-------- Task material
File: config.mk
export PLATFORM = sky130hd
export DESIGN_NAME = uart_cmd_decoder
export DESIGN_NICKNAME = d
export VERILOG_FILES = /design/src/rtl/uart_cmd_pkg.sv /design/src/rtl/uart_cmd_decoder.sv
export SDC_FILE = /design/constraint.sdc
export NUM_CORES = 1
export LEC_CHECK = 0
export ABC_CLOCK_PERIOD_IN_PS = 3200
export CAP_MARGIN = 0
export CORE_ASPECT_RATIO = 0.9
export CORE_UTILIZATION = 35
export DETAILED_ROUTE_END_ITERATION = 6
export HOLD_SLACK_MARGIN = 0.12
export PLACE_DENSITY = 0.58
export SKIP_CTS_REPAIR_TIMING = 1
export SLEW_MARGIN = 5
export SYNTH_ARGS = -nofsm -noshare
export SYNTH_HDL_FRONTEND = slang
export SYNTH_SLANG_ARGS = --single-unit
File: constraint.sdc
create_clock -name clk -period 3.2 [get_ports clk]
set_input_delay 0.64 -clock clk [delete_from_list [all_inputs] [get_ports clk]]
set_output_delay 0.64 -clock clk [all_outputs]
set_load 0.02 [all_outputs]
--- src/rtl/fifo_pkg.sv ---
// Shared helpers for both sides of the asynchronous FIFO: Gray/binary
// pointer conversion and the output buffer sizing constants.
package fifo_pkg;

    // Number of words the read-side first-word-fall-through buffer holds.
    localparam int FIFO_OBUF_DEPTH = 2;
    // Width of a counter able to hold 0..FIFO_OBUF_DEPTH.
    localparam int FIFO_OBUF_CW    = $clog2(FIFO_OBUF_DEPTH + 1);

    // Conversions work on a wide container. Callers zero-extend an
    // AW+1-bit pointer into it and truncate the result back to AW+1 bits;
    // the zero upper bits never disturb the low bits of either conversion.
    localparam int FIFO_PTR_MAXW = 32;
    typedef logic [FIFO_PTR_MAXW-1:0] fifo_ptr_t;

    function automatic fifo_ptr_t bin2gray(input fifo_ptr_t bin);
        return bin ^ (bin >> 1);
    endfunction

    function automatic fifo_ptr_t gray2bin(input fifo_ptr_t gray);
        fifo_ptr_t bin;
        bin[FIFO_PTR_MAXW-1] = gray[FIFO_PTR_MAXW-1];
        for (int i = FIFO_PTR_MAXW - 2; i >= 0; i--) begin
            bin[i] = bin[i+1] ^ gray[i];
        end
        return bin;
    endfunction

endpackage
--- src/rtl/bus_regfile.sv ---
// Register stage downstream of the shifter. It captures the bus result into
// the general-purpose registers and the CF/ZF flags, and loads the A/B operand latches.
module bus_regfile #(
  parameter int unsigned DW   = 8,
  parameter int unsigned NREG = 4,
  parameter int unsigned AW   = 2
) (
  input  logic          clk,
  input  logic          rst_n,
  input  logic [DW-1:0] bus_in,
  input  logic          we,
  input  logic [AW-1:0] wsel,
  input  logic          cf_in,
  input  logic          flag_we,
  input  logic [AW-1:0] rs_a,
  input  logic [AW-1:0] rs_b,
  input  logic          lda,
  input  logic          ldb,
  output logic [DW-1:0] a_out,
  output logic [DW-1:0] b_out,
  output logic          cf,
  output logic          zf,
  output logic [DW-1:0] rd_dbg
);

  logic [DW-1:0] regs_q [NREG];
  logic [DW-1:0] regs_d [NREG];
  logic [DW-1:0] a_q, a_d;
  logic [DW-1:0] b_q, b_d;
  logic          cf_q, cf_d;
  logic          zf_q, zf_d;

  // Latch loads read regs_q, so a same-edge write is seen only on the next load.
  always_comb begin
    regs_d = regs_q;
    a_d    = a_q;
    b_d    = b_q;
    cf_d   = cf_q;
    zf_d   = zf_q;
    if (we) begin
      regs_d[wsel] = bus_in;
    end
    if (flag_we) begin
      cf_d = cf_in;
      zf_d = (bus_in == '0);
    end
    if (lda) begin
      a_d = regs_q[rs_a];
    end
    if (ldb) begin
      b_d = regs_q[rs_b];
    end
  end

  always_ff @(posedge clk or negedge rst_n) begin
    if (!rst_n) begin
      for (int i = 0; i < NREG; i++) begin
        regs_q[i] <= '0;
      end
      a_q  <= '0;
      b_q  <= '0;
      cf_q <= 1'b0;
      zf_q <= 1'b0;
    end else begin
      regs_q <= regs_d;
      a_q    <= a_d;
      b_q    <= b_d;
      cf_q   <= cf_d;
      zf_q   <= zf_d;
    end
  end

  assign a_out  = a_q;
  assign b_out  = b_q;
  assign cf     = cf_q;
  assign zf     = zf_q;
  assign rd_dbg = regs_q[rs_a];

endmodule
----------------
● Task to carry out
Begin with the line containing "parameter int unsigned DW" and retype it and each line after it through the end of the records, keeping them exact and including nothing more.

● Exercise response
  parameter int unsigned DW   = 8,
  parameter int unsigned NREG = 4,
  parameter int unsigned AW   = 2
) (
  input  logic          clk,
  input  logic          rst_n,
  input  logic [DW-1:0] bus_in,
  input  logic          we,
  input  logic [AW-1:0] wsel,
  input  logic          cf_in,
  input  logic          flag_we,
  input  logic [AW-1:0] rs_a,
  input  logic [AW-1:0] rs_b,
  input  logic          lda,
  input  logic          ldb,
  output logic [DW-1:0] a_out,
  output logic [DW-1:0] b_out,
  output logic          cf,
  output logic          zf,
  output logic [DW-1:0] rd_dbg
);

  logic [DW-1:0] regs_q [NREG];
  logic [DW-1:0] regs_d [NREG];
  logic [DW-1:0] a_q, a_d;
  logic [DW-1:0] b_q, b_d;
  logic          cf_q, cf_d;
  logic          zf_q, zf_d;

  // Latch loads read regs_q, so a same-edge write is seen only on the next load.
  always_comb begin
    regs_d = regs_q;
    a_d    = a_q;
    b_d    = b_q;
    cf_d   = cf_q;
    zf_d   = zf_q;
    if (we) begin
      regs_d[wsel] = bus_in;
    end
    if (flag_we) begin
      cf_d = cf_in;
      zf_d = (bus_in == '0);
    end
    if (lda) begin
      a_d = regs_q[rs_a];
    end
    if (ldb) begin
      b_d = regs_q[rs_b];
    end
  end

  always_ff @(posedge clk or negedge rst_n) begin
    if (!rst_n) begin
      for (int i = 0; i < NREG; i++) begin
        regs_q[i] <= '0;
      end
      a_q  <= '0;
      b_q  <= '0;
      cf_q <= 1'b0;
      zf_q <= 1'b0;
    end else begin
      regs_q <= regs_d;
      a_q    <= a_d;
      b_q    <= b_d;
      cf_q   <= cf_d;
      zf_q   <= zf_d;
    end
  end

  assign a_out  = a_q;
  assign b_out  = b_q;
  assign cf     = cf_q;
  assign zf     = zf_q;
  assign rd_dbg = regs_q[rs_a];

endmodule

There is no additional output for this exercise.